===== TASK INPUT

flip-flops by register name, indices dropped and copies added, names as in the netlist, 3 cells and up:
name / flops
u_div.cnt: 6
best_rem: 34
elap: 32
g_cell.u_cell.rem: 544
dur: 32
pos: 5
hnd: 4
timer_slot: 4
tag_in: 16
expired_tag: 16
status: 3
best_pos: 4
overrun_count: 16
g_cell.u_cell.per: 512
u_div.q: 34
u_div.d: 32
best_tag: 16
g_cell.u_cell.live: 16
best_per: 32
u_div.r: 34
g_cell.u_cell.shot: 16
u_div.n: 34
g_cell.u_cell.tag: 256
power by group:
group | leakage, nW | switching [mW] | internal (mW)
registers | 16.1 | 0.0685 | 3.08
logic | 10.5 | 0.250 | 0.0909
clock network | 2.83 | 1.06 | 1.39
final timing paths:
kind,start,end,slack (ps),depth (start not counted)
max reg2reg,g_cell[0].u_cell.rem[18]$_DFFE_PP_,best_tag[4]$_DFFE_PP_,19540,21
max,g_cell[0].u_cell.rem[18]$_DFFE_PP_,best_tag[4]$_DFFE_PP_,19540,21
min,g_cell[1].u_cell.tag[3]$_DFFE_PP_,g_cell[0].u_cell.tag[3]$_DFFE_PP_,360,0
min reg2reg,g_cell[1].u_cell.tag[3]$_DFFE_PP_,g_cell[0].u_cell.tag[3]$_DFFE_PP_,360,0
<file path="config.mk">
export PLATFORM = sky130hd
export DESIGN_NAME = uvs_divider
export DESIGN_NICKNAME = d
export VERILOG_FILES = /design/src/sv/uvs_pkg.sv /design/src/sv/uvs_divider.sv
export SDC_FILE = /design/constraint.sdc
export NUM_CORES = 2
export LEC_CHECK = 0
export ABC_AREA = 1
export ABC_CLOCK_PERIOD_IN_PS = 7900
export BUFFER_PORTS_ARGS = -buffer_cell sky130_fd_sc_hd__buf_2
export CORE_MARGIN = 2
export CORE_UTILIZATION = 55
export DETAILED_ROUTE_END_ITERATION = 10
export HOLD_SLACK_MARGIN = 0.06
export PLACE_DENSITY = 0.78
export SLEW_MARGIN = 15
export SYNTH_ARGS = -nofsm -noshare
export SYNTH_HDL_FRONTEND = slang
export SYNTH_SLANG_ARGS = --single-unit
</file>
<file path="constraint.sdc">
create_clock -name clk_i -period 7.9 [get_ports clk_i]
set_input_delay 0.395 -clock clk_i [delete_from_list [all_inputs] [get_ports clk_i]]
set_output_delay 0.395 -clock clk_i [all_outputs]
set_load 0.1 [all_outputs]
</file>
--- src/wdv_prep.sv ---
// wdv_prep: operand magnitudes, early overflow check and first stage register
`timescale 1ns / 1ps

module wdv_prep
    import wdv_pkg::*;
(
    input  logic      clk,
    input  logic      rst_n,
    input  logic      up_valid,
    input  wdv_in_t   up_data,
    output logic      up_ready,
    output logic      dn_valid,
    output wdv_work_t dn_data,
    input  logic      dn_ready
);

    logic      valid_reg;
    wdv_work_t data_reg;
    wdv_work_t data_next;
    logic      take;
    logic [31:0] ua;

    assign take = !valid_reg || dn_ready;

    always_comb
    begin
        data_next.is_signed = (up_data.kind == KIND_SIGNED);
        data_next.dvd_neg   = data_next.is_signed && up_data.dividend[31];
        data_next.q_neg     = data_next.dvd_neg ^ (data_next.is_signed && up_data.divisor[15]);
        data_next.dz        = (up_data.divisor == 16'd0);
        ua                  = data_next.dvd_neg ? (32'd0 - up_data.dividend) : up_data.dividend;
        data_next.ub        = (data_next.is_signed && up_data.divisor[15])
                            ? (16'd0 - up_data.divisor) : up_data.divisor;
        // quotient needs more than 16 bits when the high half is not below the divisor
        data_next.ovf       = (ua[31:16] >= data_next.ub);
        data_next.rem       = ua[31:16];
        data_next.low       = ua[15:0];
    end

    always_ff @(posedge clk or negedge rst_n)
    begin
        if (!rst_n)
        begin
            valid_reg <= 1'b0;
        end
        else if (take)
        begin
            valid_reg <= up_valid;
        end
    end

    always_ff @(posedge clk)
    begin
        if (take && up_valid)
        begin
            data_reg <= data_next;
        end
    end

    assign up_ready = take;
    assign dn_valid = valid_reg;
    assign dn_data  = data_reg;

endmodule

==========

> [ASSIGNED TASK]: Report each line of the data that includes the string "group".

> [SOLUTION FOR THIS TASK]:
power by group:
group | leakage, nW | switching [mW] | internal (mW)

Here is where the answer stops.